Graciela Blandon /
Asociación Pro Derechos Humanos de Andalucía (APDHA) /
Cadiz, Spain /
I must admit, working in the human rights field is taxing. I’m overjoyed to have met the APDHA team and every day I give thanks for the opportunity to wake up in Cadiz. But the second I open my laptop, I’m bombarded with stories of death and abuse.
Currently, I’m working on compiling this year’s reports on migration via the Spanish Southern Border (Frontera Sur). In an Excel sheet, I tally up the number of cadavers, minors, and pateras that cross into Europe from Morocco and Africa. The headlines are always intense: “A young girl recently arrived via dinghy relates how she saw her brother’s body thrown overboard after his death.” I’m reminded of Miriam Ticktin’s article, “Thinking Beyond Humanitarian Borders.” She holds that children, families, and animals are often instrumentalized in human rights campaigns for their semiotic value. Recall the iconic image of three-year-old migrant Alan Kurdi whose death moved the world.

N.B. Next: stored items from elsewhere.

--- src/rtl/lsq_pkg.sv ---
package lsq_pkg;
  typedef enum logic [2:0] {
    ST_START = 3'd0,
    ST_RUN   = 3'd1,
    ST_QUAL  = 3'd2,
    ST_STBY  = 3'd3,
    ST_WAIT  = 3'd4
  } seq_state_t;
endpackage

--- src/rtl/lsq_cycle_timer.sv ---
// Saturating up-counter; done while the count sits at its limit.
module lsq_cycle_timer #(
  parameter int LIMIT = 16
) (
  input  logic clk,
  input  logic rst,
  input  logic clr,
  output logic done
);
  localparam int W = (LIMIT > 1) ? $clog2(LIMIT) : 1;
  localparam logic [W-1:0] LAST = W'(LIMIT - 1);

  logic [W-1:0] cnt;

  always_ff @(posedge clk) begin
    if (rst || clr)       cnt <= '0;
    else if (cnt != LAST) cnt <= cnt + 1'b1;
  end

  assign done = (cnt == LAST);

  AST_CNT_STEP: assert property (@(posedge clk) disable iff (rst)
    (!clr && !done) |=> (cnt == $past(cnt) + 1'b1));
  AST_CNT_CLEAR: assert property (@(posedge clk) disable iff (rst)
    clr |=> (cnt == '0));
endmodule

--- src/rtl/lsq_fault_merge.sv ---
// Splits protection flags into those that reload the wait and the full set.
module lsq_fault_merge (
  input  logic ovp_trip,
  input  logic ocp_trip,
  input  logic hot_trip,
  output logic hard_fault,
  output logic any_fault
);
  assign hard_fault = ovp_trip | ocp_trip;
  assign any_fault  = hard_fault | hot_trip;
endmodule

The “perfect” migrant is a blameless victim of the state. This two-dimensional character is undoubtedly useful in building broad-based support for human rights efforts. Shock at the defilement of the innocent motivates individuals to act. However, I’m afraid of the desensitization to and normalization of suffering that comes with consuming so many distressing scenes, not to mention the dehumanization of the migrants themselves–the reduction of their lives and deaths to numbers on a spreadsheet.
But in truth, life on the border is constantly underscored by such traumatic news. In El Paso (another southern border of the world) it’s part of one’s daily routine to learn that a mile away the body of a migrant was found drowned, broken, beaten. In fact, the more I read and learn about migration on Spain’s Frontera Sur, the more I find that, on a micro level, the difference of an ocean between Cadiz and El Paso is nearly negligible. The same discourse exists: the same violence, the same polemic of illegality, the same racist archetypes.

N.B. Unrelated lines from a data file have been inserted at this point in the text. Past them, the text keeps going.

**src/rtl/wbs_pkg.sv**
```systemverilog
package wbs_pkg;
  localparam int BUS_W = 16;
  localparam int OP_W  = 2 * BUS_W;
  localparam int BYTE_W = BUS_W / 2;

  typedef enum logic [1:0] {
    ST_IDLE = 2'd0,
    ST_BUS  = 2'd1,
    ST_GAP  = 2'd2,
    ST_RESP = 2'd3
  } seq_state_e;
endpackage

```
**src/rtl/wbs_align.sv**
```systemverilog
module wbs_align (
  input  logic [1:0] size_i,
  input  logic       addr_lsb_i,
  output logic       misalign_o,
  output logic       two_beats_o
);
  // any size above byte needs an even address
  assign misalign_o  = addr_lsb_i & (size_i != 2'd0);
  assign two_beats_o = size_i[1];
endmodule

```
**src/rtl/wbs_lane.sv**
```systemverilog
module wbs_lane
  import wbs_pkg::*;
(
  input  logic [1:0]       size_i,
  input  logic             addr_lsb_i,
  input  logic             beat_i,
  input  logic [OP_W-1:0]  wdata_i,
  input  logic [BUS_W-1:0] bus_rd_i,
  output logic             ub_o,
  output logic             lb_o,
  output logic [BUS_W-1:0] bus_wd_o,
  output logic [BUS_W-1:0] beat_rd_o
);
  logic wide;
  assign wide = (size_i != 2'd0);
  assign ub_o = wide | ~addr_lsb_i;
  assign lb_o = wide | addr_lsb_i;

  always_comb begin
    if (size_i[1])
      bus_wd_o = beat_i ? wdata_i[BUS_W-1:0] : wdata_i[OP_W-1:BUS_W];
    else if (wide)
      bus_wd_o = wdata_i[BUS_W-1:0];
    else
      bus_wd_o = {wdata_i[BYTE_W-1:0], wdata_i[BYTE_W-1:0]};
  end

  always_comb begin
    if (wide)
      beat_rd_o = bus_rd_i;
    else if (addr_lsb_i)
      beat_rd_o = {{BYTE_W{1'b0}}, bus_rd_i[BYTE_W-1:0]};
    else
      beat_rd_o = {{BYTE_W{1'b0}}, bus_rd_i[BUS_W-1:BYTE_W]};
  end
endmodule

```
**src/rtl/wbs_seq.sv**
```systemverilog
module wbs_seq
  import wbs_pkg::*;
#(
  parameter int AW = 24
) (
  input  logic             clk_i,
  input  logic             rst_ni,
  input  logic             req_i,
  input  logic             misalign_i,
  input  logic             two_beats_i,
  input  logic [AW-1:0]    addr_i,
  input  logic [1:0]       size_i,
  input  logic             we_i,
  input  logic             fetch_i,
  input  logic [OP_W-1:0]  wdata_i,
  input  logic             ack_i,
  input  logic [BUS_W-1:0] beat_rd_i,
  output logic             cyc_o,
  output logic             beat_o,
  output logic             done_o,
  output logic             err_o,
  output logic [AW-1:0]    addr_o,
  output logic [1:0]       size_o,
  output logic             we_o,
  output logic             fetch_o,
  output logic [OP_W-1:0]  wdata_o,
  output logic [OP_W-1:0]  rdata_o
);
  seq_state_e       state_q;
  logic             beat_q, err_q, two_q, we_q, fetch_q;
  logic [AW-1:0]    addr_q;
  logic [1:0]       size_q;
  logic [OP_W-1:0]  wdata_q, rdata_q;
  logic [BUS_W-1:0] hi_q;
  logic             last_beat;

  assign last_beat = (beat_q == two_q);

  always_ff @(posedge clk_i or negedge rst_ni) begin
    if (!rst_ni) begin
      state_q <= ST_IDLE;
      beat_q  <= 1'b0;
      err_q   <= 1'b0;
      two_q   <= 1'b0;
      we_q    <= 1'b0;
      fetch_q <= 1'b0;
      addr_q  <= '0;
      size_q  <= '0;
      wdata_q <= '0;
      rdata_q <= '0;
      hi_q    <= '0;
    end else begin
      unique case (state_q)
        ST_IDLE: if (req_i) begin
          addr_q  <= addr_i;
          size_q  <= size_i;
          we_q    <= we_i & ~fetch_i;
          fetch_q <= fetch_i;
          wdata_q <= wdata_i;
          err_q   <= misalign_i;
          two_q   <= two_beats_i;
          beat_q  <= 1'b0;
          state_q <= misalign_i ? ST_RESP : ST_BUS;
        end
        ST_BUS: if (ack_i) begin
          if (last_beat) begin
            if (!we_q)
              rdata_q <= two_q ? {hi_q, beat_rd_i} : {{BUS_W{1'b0}}, beat_rd_i};
            state_q <= ST_RESP;
          end else begin
            hi_q    <= beat_rd_i;
            beat_q  <= 1'b1;
            state_q <= ST_GAP;
          end
        end
        ST_GAP:  state_q <= ST_BUS;
        default: state_q <= ST_IDLE;
      endcase
    end
  end

  assign cyc_o   = (state_q == ST_BUS);
  assign done_o  = (state_q == ST_RESP);
  assign err_o   = done_o & err_q;
  assign beat_o  = beat_q;
  assign addr_o  = addr_q;
  assign size_o  = size_q;
  assign we_o    = we_q;
  assign fetch_o = fetch_q;
  assign wdata_o = wdata_q;
  assign rdata_o = rdata_q;

  // checker: bus cycles completed for the current access
  logic [1:0] beats_seen_q;
  always_ff @(posedge clk_i or negedge rst_ni) begin
    if (!rst_ni)                        beats_seen_q <= '0;
    else if (state_q == ST_IDLE && req_i) beats_seen_q <= '0;
    else if (cyc_o && ack_i)            beats_seen_q <= beats_seen_q + 2'd1;
  end

  p_trap_no_bus_r1: assert property (@(posedge clk_i) disable iff (!rst_ni)
    (state_q == ST_IDLE && req_i && misalign_i) |=> (err_o && !cyc_o));
  p_trap_zero_beats_r1: assert property (@(posedge clk_i) disable iff (!rst_ni)
    err_o |-> (beats_seen_q == 2'd0));
  p_long_two_beats_r4: assert property (@(posedge clk_i) disable iff (!rst_ni)
    (done_o && !err_q) |-> (beats_seen_q == (two_q ? 2'd2 : 2'd1)));
  p_done_pulse_r8: assert property (@(posedge clk_i) disable iff (!rst_ni)
    done_o |=> !done_o);
  p_rdata_at_done_r9: assert property (@(posedge clk_i) disable iff (!rst_ni)
    !$stable(rdata_o) |-> (done_o && !we_q && !err_q));
endmodule

```
**src/rtl/word_bus_seq.sv**
```systemverilog
module word_bus_seq
  import wbs_pkg::*;
#(
  parameter int AW = 24
) (
  input  logic             clk_i,
  input  logic             rst_ni,
  input  logic             req_i,
  input  logic [1:0]       size_i,
  input  logic [AW-1:0]    addr_i,
  input  logic             we_i,
  input  logic             fetch_i,
  input  logic [OP_W-1:0]  wdata_i,
  output logic             done_o,
  output logic [OP_W-1:0]  rdata_o,
  output logic             addr_err_o,
  output logic [AW-1:0]    err_addr_o,
  output logic             err_we_o,
  output logic             err_fetch_o,
  output logic             bus_cyc_o,
  output logic [AW-1:0]    bus_addr_o,
  output logic             bus_we_o,
  output logic             bus_ub_o,
  output logic             bus_lb_o,
  output logic [BUS_W-1:0] bus_wdata_o,
  input  logic [BUS_W-1:0] bus_rdata_i,
  input  logic             bus_ack_i
);
  logic             misalign, two_beats, cyc, beat, ub, lb, we_q, fetch_q;
  logic [AW-1:0]    addr_q;
  logic [1:0]       size_q;
  logic [OP_W-1:0]  wdata_q;
  logic [BUS_W-1:0] bus_wd, beat_rd;

  wbs_align u_align (
    .size_i      (size_i),
    .addr_lsb_i  (addr_i[0]),
    .misalign_o  (misalign),
    .two_beats_o (two_beats)
  );

  wbs_seq #(.AW(AW)) u_seq (
    .clk_i       (clk_i),
    .rst_ni      (rst_ni),
    .req_i       (req_i),
    .misalign_i  (misalign),
    .two_beats_i (two_beats),
    .addr_i      (addr_i),
    .size_i      (size_i),
    .we_i        (we_i),
    .fetch_i     (fetch_i),
    .wdata_i     (wdata_i),
    .ack_i       (bus_ack_i),
    .beat_rd_i   (beat_rd),
    .cyc_o       (cyc),
    .beat_o      (beat),
    .done_o      (done_o),
    .err_o       (addr_err_o),
    .addr_o      (addr_q),
    .size_o      (size_q),
    .we_o        (we_q),
    .fetch_o     (fetch_q),
    .wdata_o     (wdata_q),
    .rdata_o     (rdata_o)
  );

  wbs_lane u_lane (
    .size_i     (size_q),
    .addr_lsb_i (addr_q[0]),
    .beat_i     (beat),
    .wdata_i    (wdata_q),
    .bus_rd_i   (bus_rdata_i),
    .ub_o       (ub),
    .lb_o       (lb),
    .bus_wd_o   (bus_wd),
    .beat_rd_o  (beat_rd)
  );

  assign bus_cyc_o   = cyc;
  assign bus_addr_o  = addr_q + {{(AW-2){1'b0}}, beat, 1'b0};
  assign bus_we_o    = cyc & we_q;
  assign bus_ub_o    = cyc & ub;
  assign bus_lb_o    = cyc & lb;
  assign bus_wdata_o = bus_wd;
  assign err_addr_o  = addr_q;
  assign err_we_o    = we_q;
  assign err_fetch_o = fetch_q;

  p_hold_until_ack_r7: assert property (@(posedge clk_i) disable iff (!rst_ni)
    (bus_cyc_o && !bus_ack_i) |=> (bus_cyc_o && $stable(bus_addr_o) && $stable(bus_we_o)));
  p_release_after_ack_r7: assert property (@(posedge clk_i) disable iff (!rst_ni)
    (bus_cyc_o && bus_ack_i) |=> !bus_cyc_o);
  p_byte_one_lane_r6: assert property (@(posedge clk_i) disable iff (!rst_ni)
    (bus_cyc_o && size_q == 2'd0) |-> (bus_ub_o != bus_lb_o));
  p_err_with_done_r8: assert property (@(posedge clk_i) disable iff (!rst_ni)
    addr_err_o |-> done_o);
endmodule

```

I clearly see a framework for how migration works internationally; it’s like some sick game of Mad Libs where only the names of the places change. Images from Melilla’s walls and Ceuta’s beaches are strikingly familiar to me, as are opinion pieces about how Spain should deal with the “invasion” and “crisis” on the southern border. Recently, I ran into a migrant detention center; in Spain, they’re named CIEs. My first thought upon encountering the CIE was that it was an anagram of ICE, and in fact, it looked no different than the ICE detention center near my home. In both, migrant women and children suffer rape and abuse.
I see my presence here as an exercise in international solidarity. I’ve realized that though we cannot generalize about everything, the struggles of El Paso and Cadiz are deeply connected, and the political landscapes that shape the lives and identities of these city’s residents exist parallel to each other. Thus, I’m feeling extremely at home in Cadiz, in more ways than one.